#### HOW TO COMPLETE THIS TASK
Your reply should hold exactly the lines from the one that contains "met4 | 0 | 5.35 | 82" through the end of the data. Repeat them word for word.

#### INPUT
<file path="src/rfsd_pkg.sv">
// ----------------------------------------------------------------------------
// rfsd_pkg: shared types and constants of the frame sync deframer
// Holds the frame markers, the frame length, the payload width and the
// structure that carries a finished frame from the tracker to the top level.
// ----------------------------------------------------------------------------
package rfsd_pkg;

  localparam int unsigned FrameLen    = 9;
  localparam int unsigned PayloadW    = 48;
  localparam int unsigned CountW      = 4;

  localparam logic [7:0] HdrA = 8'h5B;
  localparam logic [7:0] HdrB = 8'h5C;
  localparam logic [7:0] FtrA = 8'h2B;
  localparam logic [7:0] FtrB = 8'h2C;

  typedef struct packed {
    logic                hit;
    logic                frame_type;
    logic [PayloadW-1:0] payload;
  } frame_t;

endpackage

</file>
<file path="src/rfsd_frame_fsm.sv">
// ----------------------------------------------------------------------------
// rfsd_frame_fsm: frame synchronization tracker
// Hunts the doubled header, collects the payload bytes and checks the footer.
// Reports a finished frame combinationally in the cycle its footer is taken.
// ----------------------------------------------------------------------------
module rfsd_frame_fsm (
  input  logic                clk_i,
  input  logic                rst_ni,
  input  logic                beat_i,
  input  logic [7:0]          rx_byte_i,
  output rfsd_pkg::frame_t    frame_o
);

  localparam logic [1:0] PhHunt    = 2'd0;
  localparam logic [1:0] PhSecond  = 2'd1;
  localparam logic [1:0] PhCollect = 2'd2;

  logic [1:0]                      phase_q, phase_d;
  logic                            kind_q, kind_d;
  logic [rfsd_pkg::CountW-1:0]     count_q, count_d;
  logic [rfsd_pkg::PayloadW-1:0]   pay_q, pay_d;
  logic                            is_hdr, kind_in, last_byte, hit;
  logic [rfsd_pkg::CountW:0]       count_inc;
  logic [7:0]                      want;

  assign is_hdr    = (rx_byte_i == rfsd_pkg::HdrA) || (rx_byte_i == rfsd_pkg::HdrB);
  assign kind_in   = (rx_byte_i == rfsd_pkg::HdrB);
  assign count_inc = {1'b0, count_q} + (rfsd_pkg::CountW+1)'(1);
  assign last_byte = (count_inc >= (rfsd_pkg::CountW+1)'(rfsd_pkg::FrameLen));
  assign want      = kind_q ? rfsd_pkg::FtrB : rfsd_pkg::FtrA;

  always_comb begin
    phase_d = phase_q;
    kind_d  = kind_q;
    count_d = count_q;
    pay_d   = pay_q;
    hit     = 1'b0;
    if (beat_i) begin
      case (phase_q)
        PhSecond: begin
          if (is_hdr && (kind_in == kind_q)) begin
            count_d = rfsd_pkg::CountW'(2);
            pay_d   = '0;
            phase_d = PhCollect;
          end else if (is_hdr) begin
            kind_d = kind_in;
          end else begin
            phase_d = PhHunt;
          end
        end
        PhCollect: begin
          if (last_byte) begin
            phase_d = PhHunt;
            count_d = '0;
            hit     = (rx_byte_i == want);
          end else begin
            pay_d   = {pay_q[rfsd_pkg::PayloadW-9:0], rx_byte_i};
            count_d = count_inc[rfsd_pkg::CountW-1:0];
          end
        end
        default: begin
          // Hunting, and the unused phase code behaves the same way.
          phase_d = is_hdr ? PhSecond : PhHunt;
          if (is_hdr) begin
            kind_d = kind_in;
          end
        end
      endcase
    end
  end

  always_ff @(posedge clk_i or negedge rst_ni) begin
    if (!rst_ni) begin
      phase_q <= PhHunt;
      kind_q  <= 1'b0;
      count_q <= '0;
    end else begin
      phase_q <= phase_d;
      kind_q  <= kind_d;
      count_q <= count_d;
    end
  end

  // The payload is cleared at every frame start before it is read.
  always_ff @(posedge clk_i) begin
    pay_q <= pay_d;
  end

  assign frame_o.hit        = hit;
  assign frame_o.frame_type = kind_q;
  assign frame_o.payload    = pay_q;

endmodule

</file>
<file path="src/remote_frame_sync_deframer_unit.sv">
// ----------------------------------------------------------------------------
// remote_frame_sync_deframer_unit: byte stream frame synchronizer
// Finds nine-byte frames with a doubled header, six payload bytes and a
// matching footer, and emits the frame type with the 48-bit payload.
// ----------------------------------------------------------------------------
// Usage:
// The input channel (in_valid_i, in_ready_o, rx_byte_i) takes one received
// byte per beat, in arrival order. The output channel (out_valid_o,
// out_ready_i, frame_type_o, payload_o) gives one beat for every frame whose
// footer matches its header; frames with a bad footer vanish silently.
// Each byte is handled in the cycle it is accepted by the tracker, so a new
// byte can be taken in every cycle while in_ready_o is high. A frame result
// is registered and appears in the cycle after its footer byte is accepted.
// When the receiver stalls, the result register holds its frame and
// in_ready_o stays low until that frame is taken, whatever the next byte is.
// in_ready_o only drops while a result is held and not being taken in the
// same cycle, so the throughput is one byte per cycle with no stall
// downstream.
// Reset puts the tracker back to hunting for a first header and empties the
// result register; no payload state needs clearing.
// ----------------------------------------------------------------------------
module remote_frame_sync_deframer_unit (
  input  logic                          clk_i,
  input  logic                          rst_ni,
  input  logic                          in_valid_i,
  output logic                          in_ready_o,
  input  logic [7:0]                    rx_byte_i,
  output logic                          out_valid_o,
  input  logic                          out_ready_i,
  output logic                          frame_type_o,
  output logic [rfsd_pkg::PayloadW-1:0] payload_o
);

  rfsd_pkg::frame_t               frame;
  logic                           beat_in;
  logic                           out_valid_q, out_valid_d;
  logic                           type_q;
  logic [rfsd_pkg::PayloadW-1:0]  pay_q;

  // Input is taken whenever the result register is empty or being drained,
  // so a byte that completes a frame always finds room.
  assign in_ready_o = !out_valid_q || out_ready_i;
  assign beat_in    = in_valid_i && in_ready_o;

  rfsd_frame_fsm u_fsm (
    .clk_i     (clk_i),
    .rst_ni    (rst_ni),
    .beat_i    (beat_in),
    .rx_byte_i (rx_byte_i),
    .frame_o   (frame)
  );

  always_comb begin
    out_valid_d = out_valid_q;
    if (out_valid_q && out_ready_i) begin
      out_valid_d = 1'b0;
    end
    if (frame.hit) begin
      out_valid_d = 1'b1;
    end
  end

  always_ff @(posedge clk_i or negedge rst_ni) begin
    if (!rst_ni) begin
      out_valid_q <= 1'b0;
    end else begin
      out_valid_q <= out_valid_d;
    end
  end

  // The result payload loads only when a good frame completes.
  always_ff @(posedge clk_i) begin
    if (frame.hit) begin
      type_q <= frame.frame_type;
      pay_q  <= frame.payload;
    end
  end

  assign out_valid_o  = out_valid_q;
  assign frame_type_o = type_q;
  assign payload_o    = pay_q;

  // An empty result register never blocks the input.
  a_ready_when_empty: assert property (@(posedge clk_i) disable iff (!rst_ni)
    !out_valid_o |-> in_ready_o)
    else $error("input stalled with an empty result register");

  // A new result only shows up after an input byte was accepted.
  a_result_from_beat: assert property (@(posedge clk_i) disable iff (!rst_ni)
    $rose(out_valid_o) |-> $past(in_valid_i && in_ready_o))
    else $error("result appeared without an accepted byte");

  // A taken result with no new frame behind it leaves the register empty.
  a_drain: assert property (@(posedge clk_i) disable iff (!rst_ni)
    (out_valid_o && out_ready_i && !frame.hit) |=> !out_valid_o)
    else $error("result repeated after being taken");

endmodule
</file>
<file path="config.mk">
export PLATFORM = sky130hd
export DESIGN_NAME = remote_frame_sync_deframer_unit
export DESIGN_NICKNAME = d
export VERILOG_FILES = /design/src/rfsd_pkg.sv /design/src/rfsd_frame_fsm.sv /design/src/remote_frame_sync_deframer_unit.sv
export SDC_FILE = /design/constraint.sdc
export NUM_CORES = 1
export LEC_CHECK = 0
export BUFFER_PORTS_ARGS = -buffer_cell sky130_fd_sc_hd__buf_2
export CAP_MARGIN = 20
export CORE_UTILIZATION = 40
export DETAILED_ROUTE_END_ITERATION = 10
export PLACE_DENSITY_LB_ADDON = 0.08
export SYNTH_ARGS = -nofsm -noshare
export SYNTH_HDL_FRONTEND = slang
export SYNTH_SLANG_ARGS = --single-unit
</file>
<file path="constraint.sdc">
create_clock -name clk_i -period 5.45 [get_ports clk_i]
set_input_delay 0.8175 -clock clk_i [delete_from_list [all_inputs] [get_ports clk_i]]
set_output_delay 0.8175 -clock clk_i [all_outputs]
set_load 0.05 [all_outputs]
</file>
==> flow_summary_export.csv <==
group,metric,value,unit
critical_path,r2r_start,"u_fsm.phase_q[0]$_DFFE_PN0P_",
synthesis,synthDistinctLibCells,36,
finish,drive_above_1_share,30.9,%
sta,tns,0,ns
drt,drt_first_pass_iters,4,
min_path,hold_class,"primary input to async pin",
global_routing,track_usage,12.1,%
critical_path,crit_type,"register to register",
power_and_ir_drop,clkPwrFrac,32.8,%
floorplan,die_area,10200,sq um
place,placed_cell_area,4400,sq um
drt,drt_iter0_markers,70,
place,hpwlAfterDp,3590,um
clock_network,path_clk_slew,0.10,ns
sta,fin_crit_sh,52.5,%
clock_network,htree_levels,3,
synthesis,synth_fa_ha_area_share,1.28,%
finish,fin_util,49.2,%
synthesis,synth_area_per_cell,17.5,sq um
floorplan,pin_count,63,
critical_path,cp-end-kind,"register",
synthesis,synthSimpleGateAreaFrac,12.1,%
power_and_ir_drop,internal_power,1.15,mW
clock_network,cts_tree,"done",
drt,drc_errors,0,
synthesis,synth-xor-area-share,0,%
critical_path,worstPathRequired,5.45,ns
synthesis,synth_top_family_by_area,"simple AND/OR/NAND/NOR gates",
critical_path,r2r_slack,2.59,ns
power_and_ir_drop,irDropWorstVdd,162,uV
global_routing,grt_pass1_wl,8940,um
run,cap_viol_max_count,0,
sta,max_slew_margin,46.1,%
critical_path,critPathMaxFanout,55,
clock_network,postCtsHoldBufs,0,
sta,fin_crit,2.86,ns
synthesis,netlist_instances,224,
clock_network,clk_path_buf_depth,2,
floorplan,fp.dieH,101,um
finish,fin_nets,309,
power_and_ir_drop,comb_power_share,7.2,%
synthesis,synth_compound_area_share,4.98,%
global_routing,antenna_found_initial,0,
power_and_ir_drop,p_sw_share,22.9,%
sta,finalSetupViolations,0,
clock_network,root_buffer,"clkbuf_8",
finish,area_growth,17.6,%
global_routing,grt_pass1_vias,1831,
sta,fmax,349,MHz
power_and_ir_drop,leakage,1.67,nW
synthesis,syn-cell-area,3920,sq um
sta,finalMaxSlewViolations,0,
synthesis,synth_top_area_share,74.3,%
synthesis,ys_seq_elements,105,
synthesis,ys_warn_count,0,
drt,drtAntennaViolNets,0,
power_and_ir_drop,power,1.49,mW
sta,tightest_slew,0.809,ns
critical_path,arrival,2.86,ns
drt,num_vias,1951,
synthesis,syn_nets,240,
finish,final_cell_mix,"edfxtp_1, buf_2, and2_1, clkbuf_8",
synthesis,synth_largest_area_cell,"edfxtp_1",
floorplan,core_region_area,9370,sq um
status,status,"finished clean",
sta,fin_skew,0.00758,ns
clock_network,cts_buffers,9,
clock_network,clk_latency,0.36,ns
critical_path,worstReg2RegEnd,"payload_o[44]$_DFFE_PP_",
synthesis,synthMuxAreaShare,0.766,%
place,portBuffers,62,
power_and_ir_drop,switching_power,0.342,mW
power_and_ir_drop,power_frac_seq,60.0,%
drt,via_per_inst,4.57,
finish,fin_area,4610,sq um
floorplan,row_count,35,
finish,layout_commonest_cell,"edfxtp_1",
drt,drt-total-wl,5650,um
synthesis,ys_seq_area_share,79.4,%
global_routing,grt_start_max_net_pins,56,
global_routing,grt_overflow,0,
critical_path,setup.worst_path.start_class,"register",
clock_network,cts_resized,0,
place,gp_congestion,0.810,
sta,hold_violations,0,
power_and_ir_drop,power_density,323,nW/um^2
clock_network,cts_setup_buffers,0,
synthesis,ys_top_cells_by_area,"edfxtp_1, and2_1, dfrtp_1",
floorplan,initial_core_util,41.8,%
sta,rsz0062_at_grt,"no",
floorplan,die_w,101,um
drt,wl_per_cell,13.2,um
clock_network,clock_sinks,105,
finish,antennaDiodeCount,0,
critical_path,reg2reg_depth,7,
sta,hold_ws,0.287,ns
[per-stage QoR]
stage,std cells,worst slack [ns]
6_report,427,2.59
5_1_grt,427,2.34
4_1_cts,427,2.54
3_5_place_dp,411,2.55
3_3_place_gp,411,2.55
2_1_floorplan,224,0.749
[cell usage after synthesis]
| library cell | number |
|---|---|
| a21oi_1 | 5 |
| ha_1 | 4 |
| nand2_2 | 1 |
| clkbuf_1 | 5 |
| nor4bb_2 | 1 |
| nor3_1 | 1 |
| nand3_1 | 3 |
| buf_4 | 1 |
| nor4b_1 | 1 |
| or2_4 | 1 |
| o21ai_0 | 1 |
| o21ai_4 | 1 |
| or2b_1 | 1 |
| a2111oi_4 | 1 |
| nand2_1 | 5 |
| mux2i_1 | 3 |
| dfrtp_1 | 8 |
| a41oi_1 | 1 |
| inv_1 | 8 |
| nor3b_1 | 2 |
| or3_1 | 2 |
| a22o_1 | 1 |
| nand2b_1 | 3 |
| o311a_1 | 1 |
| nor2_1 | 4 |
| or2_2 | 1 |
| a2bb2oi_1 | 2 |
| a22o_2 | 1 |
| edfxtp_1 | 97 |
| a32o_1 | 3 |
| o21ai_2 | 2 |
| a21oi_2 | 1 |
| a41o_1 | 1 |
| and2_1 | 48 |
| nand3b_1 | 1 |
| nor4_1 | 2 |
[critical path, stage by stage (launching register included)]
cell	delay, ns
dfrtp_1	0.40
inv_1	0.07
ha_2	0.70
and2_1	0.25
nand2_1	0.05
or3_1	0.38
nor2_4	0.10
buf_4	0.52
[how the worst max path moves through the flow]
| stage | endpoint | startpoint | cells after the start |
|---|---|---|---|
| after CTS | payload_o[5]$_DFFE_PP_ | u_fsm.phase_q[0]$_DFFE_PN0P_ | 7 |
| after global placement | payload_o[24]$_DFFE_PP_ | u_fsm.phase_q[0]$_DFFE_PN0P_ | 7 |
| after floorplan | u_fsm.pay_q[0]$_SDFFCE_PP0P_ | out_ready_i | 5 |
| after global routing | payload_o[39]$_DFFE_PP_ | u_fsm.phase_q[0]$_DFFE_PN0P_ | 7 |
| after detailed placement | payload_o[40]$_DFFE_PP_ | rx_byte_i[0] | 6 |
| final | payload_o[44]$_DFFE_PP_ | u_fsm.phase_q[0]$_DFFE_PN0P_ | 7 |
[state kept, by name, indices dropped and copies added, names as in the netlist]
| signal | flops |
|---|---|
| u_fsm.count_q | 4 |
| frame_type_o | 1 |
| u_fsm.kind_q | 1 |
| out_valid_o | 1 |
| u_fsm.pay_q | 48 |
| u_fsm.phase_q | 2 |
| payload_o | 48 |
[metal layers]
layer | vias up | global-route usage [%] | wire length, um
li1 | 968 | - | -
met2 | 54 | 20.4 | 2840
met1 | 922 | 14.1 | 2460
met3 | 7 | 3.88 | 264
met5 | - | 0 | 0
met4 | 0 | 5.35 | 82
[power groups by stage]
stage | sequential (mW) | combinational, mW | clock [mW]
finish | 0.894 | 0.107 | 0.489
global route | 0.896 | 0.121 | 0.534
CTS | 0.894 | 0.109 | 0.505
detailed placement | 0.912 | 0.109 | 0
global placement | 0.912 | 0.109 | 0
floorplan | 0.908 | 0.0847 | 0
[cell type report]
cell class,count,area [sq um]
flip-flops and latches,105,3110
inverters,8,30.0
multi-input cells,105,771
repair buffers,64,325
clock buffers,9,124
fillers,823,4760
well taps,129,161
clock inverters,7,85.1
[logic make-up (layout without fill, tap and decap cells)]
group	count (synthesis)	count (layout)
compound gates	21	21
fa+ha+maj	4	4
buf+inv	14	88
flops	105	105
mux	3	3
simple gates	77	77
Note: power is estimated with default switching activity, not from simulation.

#### ANSWER SECTION
met4 | 0 | 5.35 | 82
[power groups by stage]
stage | sequential (mW) | combinational, mW | clock [mW]
finish | 0.894 | 0.107 | 0.489
global route | 0.896 | 0.121 | 0.534
CTS | 0.894 | 0.109 | 0.505
detailed placement | 0.912 | 0.109 | 0
global placement | 0.912 | 0.109 | 0
floorplan | 0.908 | 0.0847 | 0
[cell type report]
cell class,count,area [sq um]
flip-flops and latches,105,3110
inverters,8,30.0
multi-input cells,105,771
repair buffers,64,325
clock buffers,9,124
fillers,823,4760
well taps,129,161
clock inverters,7,85.1
[logic make-up (layout without fill, tap and decap cells)]
group	count (synthesis)	count (layout)
compound gates	21	21
fa+ha+maj	4	4
buf+inv	14	88
flops	105	105
mux	3	3
simple gates	77	77
Note: power is estimated with default switching activity, not from simulation.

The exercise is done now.